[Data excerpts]

## src/design/nss_pkg.sv

```systemverilog
// Shared constants, types and helpers of the note string sequencer.
`timescale 1ns / 1ps

package nss_pkg;

    // Width of the running note duration.
    localparam int DUR_BITS = 16;

    localparam int QUARTER_W = 12;
    localparam int OCT_W     = 4;
    localparam int FREQ_W    = 15;
    localparam int OUT_W     = 16;
    localparam int TONE_W    = 10;
    localparam int IDX_W     = 3;

    localparam logic [QUARTER_W-1:0] QUARTER_RST = 12'd800;
    localparam logic [OCT_W-1:0]     OCT_RST     = 4'd4;

    // Configuration register indexes.
    localparam logic REG_QUARTER = 1'b0;

    // Characters with a meaning.
    localparam logic [7:0] CH_NUL   = 8'h00;
    localparam logic [7:0] CH_ZERO  = 8'h30;
    localparam logic [7:0] CH_NINE  = 8'h39;
    localparam logic [7:0] CH_SLASH = 8'h2F;
    localparam logic [7:0] CH_DOT   = 8'h2E;
    localparam logic [7:0] CH_A     = 8'h41;
    localparam logic [7:0] CH_G     = 8'h47;
    localparam logic [7:0] CH_M     = 8'h4D;
    localparam logic [7:0] CH_R     = 8'h52;
    localparam logic [7:0] CH_W     = 8'h77;
    localparam logic [7:0] CH_H     = 8'h68;
    localparam logic [7:0] CH_Q     = 8'h71;
    localparam logic [7:0] CH_E     = 8'h65;
    localparam logic [7:0] CH_S     = 8'h73;
    localparam logic [7:0] CH_T     = 8'h74;

    // Event kinds.
    localparam logic EVT_TONE = 1'b0;
    localparam logic EVT_REST = 1'b1;

    // x / 3 by reciprocal for x below 2^(DUR_BITS+1).
    localparam int DIV3_SH = DUR_BITS + 3;
    localparam logic [DUR_BITS+1:0] DIV3_MUL =
        (DUR_BITS+2)'(((64'd1 << DIV3_SH) + 64'd2) / 64'd3);

    // x / 10 by reciprocal for x below 2^(DUR_BITS+4).
    localparam int DIV10_SH = DUR_BITS + 8;
    localparam logic [DUR_BITS+4:0] DIV10_MUL =
        (DUR_BITS+5)'(((64'd1 << DIV10_SH) + 64'd9) / 64'd10);

    localparam int SAT_W = (DUR_BITS > OUT_W) ? DUR_BITS : OUT_W;

    typedef logic [DUR_BITS-1:0] dur_t;

    // One queued event.
    typedef struct packed {
        logic             kind;
        logic [IDX_W-1:0] tone_idx;
        logic [OCT_W-1:0] octave;
        dur_t             dur;
    } nss_evt_t;

    // Push side of the event queue.
    typedef struct packed {
        logic     valid;
        nss_evt_t evt;
    } nss_push_t;

    // Pop side of the event queue.
    typedef struct packed {
        logic     valid;
        nss_evt_t evt;
    } nss_head_t;

    function automatic logic [TONE_W-1:0] tone_base(input logic [IDX_W-1:0] idx);
        logic [TONE_W-1:0] f;
        unique case (idx)
            3'd0:    f = 10'd440;
            3'd1:    f = 10'd494;
            3'd2:    f = 10'd523;
            3'd3:    f = 10'd587;
            3'd4:    f = 10'd659;
            3'd5:    f = 10'd698;
            3'd6:    f = 10'd784;
            default: f = 10'd440;
        endcase
        return f;
    endfunction

    function automatic logic [OUT_W-1:0] sat_out(input dur_t v);
        logic [SAT_W-1:0] w;
        w = SAT_W'(v);
        return (w > SAT_W'(17'd65535)) ? 16'hFFFF : w[OUT_W-1:0];
    endfunction

endpackage

```

## src/design/nss_if.sv

```systemverilog
// Channel interfaces: character input and event output.
`timescale 1ns / 1ps

interface nss_char_if;
    logic       valid;
    logic       ready;
    logic [7:0] ch;

    modport source (output valid, output ch, input ready);
    modport sink   (input valid, input ch, output ready);
endinterface

interface nss_event_if;
    logic        valid;
    logic        ready;
    logic        event_kind;
    logic [14:0] freq_hz;
    logic [15:0] on_ms;
    logic [15:0] off_ms;

    modport source (output valid, output event_kind, output freq_hz, output on_ms,
                    output off_ms, input ready);
    modport sink   (input valid, input event_kind, input freq_hz, input on_ms,
                    input off_ms, output ready);
endinterface

```

## src/design/nss_cfg.sv

```systemverilog
// APB register block holding the quarter note length.
`timescale 1ns / 1ps

module nss_cfg
    import nss_pkg::*;
(
    input  logic                 clk,
    input  logic                 rst_n,
    input  logic                 psel,
    input  logic                 penable,
    input  logic                 pwrite,
    input  logic [2:0]           paddr,
    input  logic [31:0]          pwdata,
    output logic [31:0]          prdata,
    output logic                 pready,
    output logic [QUARTER_W-1:0] quarter_len
);

    logic [QUARTER_W-1:0] quarter_reg;
    logic [QUARTER_W-1:0] quarter_next;
    logic                 wr_en;

    assign pready = 1'b1;
    assign wr_en  = psel && penable && pwrite && (paddr[2] == REG_QUARTER);

    always_comb
    begin
        quarter_next = quarter_reg;
        if (wr_en)
        begin
            quarter_next = pwdata[QUARTER_W-1:0];
        end
    end

    always_ff @(posedge clk or negedge rst_n)
    begin
        if (!rst_n)
        begin
            quarter_reg <= QUARTER_RST;
        end
        else
        begin
            quarter_reg <= quarter_next;
        end
    end

    assign prdata      = (paddr[2] == REG_QUARTER) ? {20'd0, quarter_reg} : 32'd0;
    assign quarter_len = quarter_reg;

endmodule

```

## src/design/nss_front.sv

```systemverilog
// Front end: take characters, track octave, duration and meter skip, emit events.
`timescale 1ns / 1ps

module nss_front
    import nss_pkg::*;
(
    input  logic                 clk,
    input  logic                 rst_n,
    input  logic [QUARTER_W-1:0] quarter_len,
    input  logic                 push_ready,
    output nss_push_t            push,
    nss_char_if.sink             char_ch
);

    localparam logic [1:0] PH_IDLE   = 2'd0;
    localparam logic [1:0] PH_DIGIT1 = 2'd1;
    localparam logic [1:0] PH_SLASH  = 2'd2;
    localparam logic [1:0] PH_DIGIT2 = 2'd3;

    typedef logic [DUR_BITS+1:0] wide_t;

    logic [OCT_W-1:0] oct_reg;
    logic [OCT_W-1:0] oct_next;
    dur_t             dur_reg;
    dur_t             dur_next;
    logic [1:0]       phase_reg;
    logic [1:0]       phase_next;

    logic             acc;
    logic [7:0]       c;
    logic             is_digit;
    logic             consumed;
    logic [1:0]       ph;

    logic [2*DUR_BITS+2:0] prod3;
    dur_t                  dur_trip;
    wide_t                 q_wide;
    dur_t                  dur_whole;
    dur_t                  dur_half;
    dur_t                  dur_quart;
    dur_t                  dur_eighth;
    dur_t                  dur_sixt;
    dur_t                  dur_dot;

    function automatic dur_t sat_dur(input wide_t v);
        return (v > wide_t'({DUR_BITS{1'b1}})) ? {DUR_BITS{1'b1}} : v[DUR_BITS-1:0];
    endfunction

    assign char_ch.ready = push_ready;
    assign acc           = char_ch.valid && push_ready;
    assign c             = char_ch.ch;
    assign is_digit      = (c >= CH_ZERO) && (c <= CH_NINE);

    // Duration candidates.
    assign q_wide     = wide_t'(quarter_len);
    assign dur_whole  = sat_dur(q_wide << 2);
    assign dur_half   = sat_dur(q_wide << 1);
    assign dur_quart  = sat_dur(q_wide);
    assign dur_eighth = sat_dur(q_wide >> 1);
    assign dur_sixt   = sat_dur(q_wide >> 2);
    assign dur_dot    = sat_dur((wide_t'(dur_reg) + (wide_t'(dur_reg) << 1)) >> 1);
    assign prod3      = (2*DUR_BITS+3)'({dur_reg, 1'b0}) * (2*DUR_BITS+3)'(DIV3_MUL);
    assign dur_trip   = prod3[DIV3_SH +: DUR_BITS];

    always_comb
    begin
        oct_next   = oct_reg;
        dur_next   = dur_reg;
        phase_next = phase_reg;
        push.valid = 1'b0;
        push.evt.kind     = EVT_TONE;
        push.evt.tone_idx = IDX_W'(c - CH_A);
        push.evt.octave   = oct_reg;
        push.evt.dur      = dur_reg;
        ph         = phase_reg;
        consumed   = 1'b0;

        if (acc)
        begin
            if (c == CH_NUL)
            begin
                oct_next   = OCT_RST;
                dur_next   = dur_quart;
                phase_next = PH_IDLE;
            end
            else
            begin
                // Meter mark skip: each step falls through on a mismatch.
                if (ph == PH_DIGIT1)
                begin
                    ph = PH_SLASH;
                    consumed = is_digit;
                end
                if (!consumed && ph == PH_SLASH)
                begin
                    ph = PH_DIGIT2;
                    consumed = (c == CH_SLASH);
                end
                if (!consumed && ph == PH_DIGIT2)
                begin
                    ph = PH_IDLE;
                    consumed = is_digit;
                end
                phase_next = ph;

                if (!consumed)
                begin
                    if (is_digit)
                    begin
                        oct_next = c[OCT_W-1:0];
                    end
                    else
                    begin
                        unique case (c)
                            CH_M: phase_next = PH_DIGIT1;
                            CH_W: dur_next = dur_whole;
                            CH_H: dur_next = dur_half;
                            CH_Q: dur_next = dur_quart;
                            CH_E: dur_next = dur_eighth;
                            CH_S: dur_next = dur_sixt;
                            CH_T: dur_next = dur_trip;
                            CH_DOT: dur_next = dur_dot;
                            CH_R:
                            begin
                                push.valid    = 1'b1;
                                push.evt.kind = EVT_REST;
                            end
                            default:
                            begin
                                if (c >= CH_A && c <= CH_G)
                                begin
                                    push.valid = 1'b1;
                                end
                            end
                        endcase
                    end
                end
            end
        end
    end

    always_ff @(posedge clk or negedge rst_n)
    begin
        if (!rst_n)
        begin
            oct_reg   <= OCT_RST;
            dur_reg   <= DUR_BITS'(QUARTER_RST);
            phase_reg <= PH_IDLE;
        end
        else
        begin
            oct_reg   <= oct_next;
            dur_reg   <= dur_next;
            phase_reg <= phase_next;
        end
    end

endmodule

```

## src/design/nss_queue.sv

```systemverilog
// Four-entry event queue between front and back end.
`timescale 1ns / 1ps

module nss_queue
    import nss_pkg::*;
(
    input  logic      clk,
    input  logic      rst_n,
    input  nss_push_t push,
    output logic      push_ready,
    output nss_head_t head,
    input  logic      pop
);

    localparam int DEPTH = 4;
    localparam int PTR_W = $clog2(DEPTH);

    nss_evt_t         mem_reg [DEPTH];
    logic [PTR_W-1:0] wr_ptr_reg;
    logic [PTR_W-1:0] wr_ptr_next;
    logic [PTR_W-1:0] rd_ptr_reg;
    logic [PTR_W-1:0] rd_ptr_next;
    logic [PTR_W:0]   count_reg;
    logic [PTR_W:0]   count_next;
    logic             do_push;
    logic             do_pop;

    assign push_ready = (count_reg != (PTR_W+1)'(DEPTH));
    assign do_push    = push.valid && push_ready;
    assign do_pop     = pop && head.valid;
    assign head.valid = (count_reg != '0);
    assign head.evt   = mem_reg[rd_ptr_reg];

    always_comb
    begin
        wr_ptr_next = do_push ? wr_ptr_reg + 1'b1 : wr_ptr_reg;
        rd_ptr_next = do_pop ? rd_ptr_reg + 1'b1 : rd_ptr_reg;
        count_next  = count_reg;
        unique case ({do_push, do_pop})
            2'b10:   count_next = count_reg + 1'b1;
            2'b01:   count_next = count_reg - 1'b1;
            default: count_next = count_reg;
        endcase
    end

    always_ff @(posedge clk or negedge rst_n)
    begin
        if (!rst_n)
        begin
            wr_ptr_reg <= '0;
            rd_ptr_reg <= '0;
            count_reg  <= '0;
        end
        else
        begin
            wr_ptr_reg <= wr_ptr_next;
            rd_ptr_reg <= rd_ptr_next;
            count_reg  <= count_next;
        end
    end

    always_ff @(posedge clk)
    begin
        if (do_push)
        begin
            mem_reg[wr_ptr_reg] <= push.evt;
        end
    end

endmodule

```

## src/design/nss_back.sv

```systemverilog
// Back end: turn a queued event into frequency and on/off times, hold it for transfer.
`timescale 1ns / 1ps

module nss_back
    import nss_pkg::*;
(
    input  logic       clk,
    input  logic       rst_n,
    input  nss_head_t  head,
    output logic       pop,
    nss_event_if.source event_ch
);

    localparam int SHW = TONE_W + 11;

    logic                  valid_reg;
    logic                  valid_next;
    logic                  kind_reg;
    logic [FREQ_W-1:0]     freq_reg;
    logic [OUT_W-1:0]      on_reg;
    logic [OUT_W-1:0]      off_reg;

    logic [DUR_BITS+3:0]   p9;
    logic [2*DUR_BITS+8:0] prod10;
    dur_t                  on_dur;
    dur_t                  off_dur;
    logic [SHW-1:0]        f_wide;
    logic [FREQ_W-1:0]     freq_calc;
    logic [OUT_W-1:0]      on_calc;
    logic [OUT_W-1:0]      off_calc;

    assign pop = head.valid && (!valid_reg || event_ch.ready);

    // on = floor(dur * 9 / 10), off = dur - on.
    assign p9      = (DUR_BITS+4)'(head.evt.dur) + ((DUR_BITS+4)'(head.evt.dur) << 3);
    assign prod10  = (2*DUR_BITS+9)'(p9) * (2*DUR_BITS+9)'(DIV10_MUL);
    assign on_dur  = prod10[DIV10_SH +: DUR_BITS];
    assign off_dur = head.evt.dur - on_dur;

    always_comb
    begin
        if (head.evt.octave >= OCT_RST)
        begin
            f_wide = SHW'(tone_base(head.evt.tone_idx)) << (head.evt.octave - OCT_RST);
        end
        else
        begin
            f_wide = SHW'(tone_base(head.evt.tone_idx)) >> (OCT_RST - head.evt.octave);
        end

        if (head.evt.kind == EVT_REST)
        begin
            freq_calc = '0;
            on_calc   = '0;
            off_calc  = sat_out(head.evt.dur);
        end
        else
        begin
            freq_calc = f_wide[FREQ_W-1:0];
            on_calc   = sat_out(on_dur);
            off_calc  = sat_out(off_dur);
        end
    end

    always_comb
    begin
        valid_next = valid_reg;
        if (pop)
        begin
            valid_next = 1'b1;
        end
        else if (event_ch.ready)
        begin
            valid_next = 1'b0;
        end
    end

    always_ff @(posedge clk or negedge rst_n)
    begin
        if (!rst_n)
        begin
            valid_reg <= 1'b0;
        end
        else
        begin
            valid_reg <= valid_next;
        end
    end

    always_ff @(posedge clk)
    begin
        if (pop)
        begin
            kind_reg <= head.evt.kind;
            freq_reg <= freq_calc;
            on_reg   <= on_calc;
            off_reg  <= off_calc;
        end
    end

    assign event_ch.valid      = valid_reg;
    assign event_ch.event_kind = kind_reg;
    assign event_ch.freq_hz    = freq_reg;
    assign event_ch.on_ms      = on_reg;
    assign event_ch.off_ms     = off_reg;

endmodule

```

## src/design/note_string_sequencer.sv

```systemverilog
// Top level of the note string sequencer: register block, front end, queue, back end.
`timescale 1ns / 1ps

// Channel   | Role   | Payload                                   | Transfer when
// ----------+--------+-------------------------------------------+--------------------
// char_ch   | sink   | ch[7:0]                                   | valid && ready
// event_ch  | source | event_kind, freq_hz[14:0], on_ms, off_ms  | valid && ready
// APB       | slave  | quarter note length at byte address 0     | psel&penable&pwrite
//
// One character per cycle while the queue has room. The front end updates octave,
// duration and meter skip in the cycle of the transfer; a tone or rest is written
// into the queue at the character's transfer edge and then, once the back end pops
// it, into the back-end output register (where the single divide-by-ten multiply
// sits), from which event_ch offers it.
// Reset puts octave 4, a quarter-note duration of 800 ms and an idle meter skip.
// char_ch.ready drops only when the four-entry queue is full; the output
// register is reloaded in the same cycle its event transfers, so a stalled
// event_ch backs up through the queue before the front end stalls.

module note_string_sequencer
    import nss_pkg::*;
(
    input  logic         clk,
    input  logic         rst_n,
    input  logic         psel,
    input  logic         penable,
    input  logic         pwrite,
    input  logic [2:0]   paddr,
    input  logic [31:0]  pwdata,
    output logic [31:0]  prdata,
    output logic         pready,
    nss_char_if.sink     char_ch,
    nss_event_if.source  event_ch
);

    logic [QUARTER_W-1:0] quarter_len;
    nss_push_t            push;
    logic                 push_ready;
    nss_head_t            head;
    logic                 pop;

    // Quarter note length register; a write takes effect at the next
    // duration letter or end of song.
    nss_cfg u_cfg (
        .clk         (clk),
        .rst_n       (rst_n),
        .psel        (psel),
        .penable     (penable),
        .pwrite      (pwrite),
        .paddr       (paddr),
        .pwdata      (pwdata),
        .prdata      (prdata),
        .pready      (pready),
        .quarter_len (quarter_len)
    );

    // Classify each character; notes and rests become queued events.
    nss_front u_front (
        .clk         (clk),
        .rst_n       (rst_n),
        .quarter_len (quarter_len),
        .push_ready  (push_ready),
        .push        (push),
        .char_ch     (char_ch)
    );

    // Decouple the front end from output stalls.
    nss_queue u_queue (
        .clk        (clk),
        .rst_n      (rst_n),
        .push       (push),
        .push_ready (push_ready),
        .head       (head),
        .pop        (pop)
    );

    // Compute frequency and on/off times, hold the event until it transfers.
    nss_back u_back (
        .clk      (clk),
        .rst_n    (rst_n),
        .head     (head),
        .pop      (pop),
        .event_ch (event_ch)
    );

endmodule

```

## src/flat_wrapper.sv

```systemverilog
// flat-port wrapper written by rule: the top's interface ports become plain ports
module note_string_sequencer_flat import nss_pkg::*;
  (clk, rst_n, psel, penable, pwrite, paddr, pwdata, prdata, pready, char_ch_valid, char_ch_ch, char_ch_ready, event_ch_valid, event_ch_event_kind, event_ch_freq_hz, event_ch_on_ms, event_ch_off_ms, event_ch_ready);
  nss_char_if char_ch_i ();
  nss_event_if event_ch_i ();
  input  logic clk;
  input  logic rst_n;
  input  logic psel;
  input  logic penable;
  input  logic pwrite;
  input  logic [2:0] paddr;
  input  logic [31:0] pwdata;
  output logic [31:0] prdata;
  output logic pready;
  input wire logic [$bits(char_ch_i.valid)-1:0] char_ch_valid;
  input wire logic [$bits(char_ch_i.ch)-1:0] char_ch_ch;
  output wire logic [$bits(char_ch_i.ready)-1:0] char_ch_ready;
  output wire logic [$bits(event_ch_i.valid)-1:0] event_ch_valid;
  output wire logic [$bits(event_ch_i.event_kind)-1:0] event_ch_event_kind;
  output wire logic [$bits(event_ch_i.freq_hz)-1:0] event_ch_freq_hz;
  output wire logic [$bits(event_ch_i.on_ms)-1:0] event_ch_on_ms;
  output wire logic [$bits(event_ch_i.off_ms)-1:0] event_ch_off_ms;
  input wire logic [$bits(event_ch_i.ready)-1:0] event_ch_ready;
  assign char_ch_i.valid = char_ch_valid;
  assign char_ch_i.ch = char_ch_ch;
  assign char_ch_ready = char_ch_i.ready;
  assign event_ch_valid = event_ch_i.valid;
  assign event_ch_event_kind = event_ch_i.event_kind;
  assign event_ch_freq_hz = event_ch_i.freq_hz;
  assign event_ch_on_ms = event_ch_i.on_ms;
  assign event_ch_off_ms = event_ch_i.off_ms;
  assign event_ch_i.ready = event_ch_ready;
  note_string_sequencer u_core (.clk(clk), .rst_n(rst_n), .psel(psel), .penable(penable), .pwrite(pwrite), .paddr(paddr), .pwdata(pwdata), .prdata(prdata), .pready(pready), .char_ch(char_ch_i), .event_ch(event_ch_i));
endmodule
```

## config.mk

```make
export PLATFORM = sky130hd
export DESIGN_NAME = note_string_sequencer_flat
export DESIGN_NICKNAME = d
export VERILOG_FILES = /design/src/design/nss_pkg.sv /design/src/design/nss_if.sv /design/src/design/nss_cfg.sv /design/src/design/nss_front.sv /design/src/design/nss_queue.sv /design/src/design/nss_back.sv /design/src/design/note_string_sequencer.sv /design/src/flat_wrapper.sv
export SDC_FILE = /design/constraint.sdc
export NUM_CORES = 1
export LEC_CHECK = 0
export BUFFER_PORTS_ARGS = -buffer_cell sky130_fd_sc_hd__buf_2
export CAP_MARGIN = 30
export CELL_PAD_IN_SITES_DETAIL_PLACEMENT = 2
export CELL_PAD_IN_SITES_GLOBAL_PLACEMENT = 2
export CORE_ASPECT_RATIO = 0.8
export CORE_MARGIN = 3
export CORE_UTILIZATION = 42
export CTS_BUF_LIST = sky130_fd_sc_hd__clkbuf_2 sky130_fd_sc_hd__clkbuf_4 sky130_fd_sc_hd__clkbuf_8
export DETAILED_ROUTE_END_ITERATION = 12
export GPL_TIMING_DRIVEN = 0
export PLACE_DENSITY = 0.79
export REMOVE_ABC_BUFFERS = 1
export SLEW_MARGIN = 40
export SYNTH_ARGS = -nofsm -noshare
export SYNTH_HDL_FRONTEND = slang
export SYNTH_HIERARCHICAL = 1
export SYNTH_SLANG_ARGS = --single-unit
```

## constraint.sdc

```tcl
create_clock -name clk -period 16.8 [get_ports clk]
set_clock_uncertainty 0.2 [all_clocks]
set_input_delay 1.68 -clock clk [delete_from_list [all_inputs] [get_ports clk]]
set_output_delay 1.68 -clock clk [all_outputs]
set_load 0.02 [all_outputs]
```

## Required work:
Your answer should hold every line of the entries that contains the string "entry".

## Solution to this task:
// Four-entry event queue between front and back end.
// char_ch.ready drops only when the four-entry queue is full; the output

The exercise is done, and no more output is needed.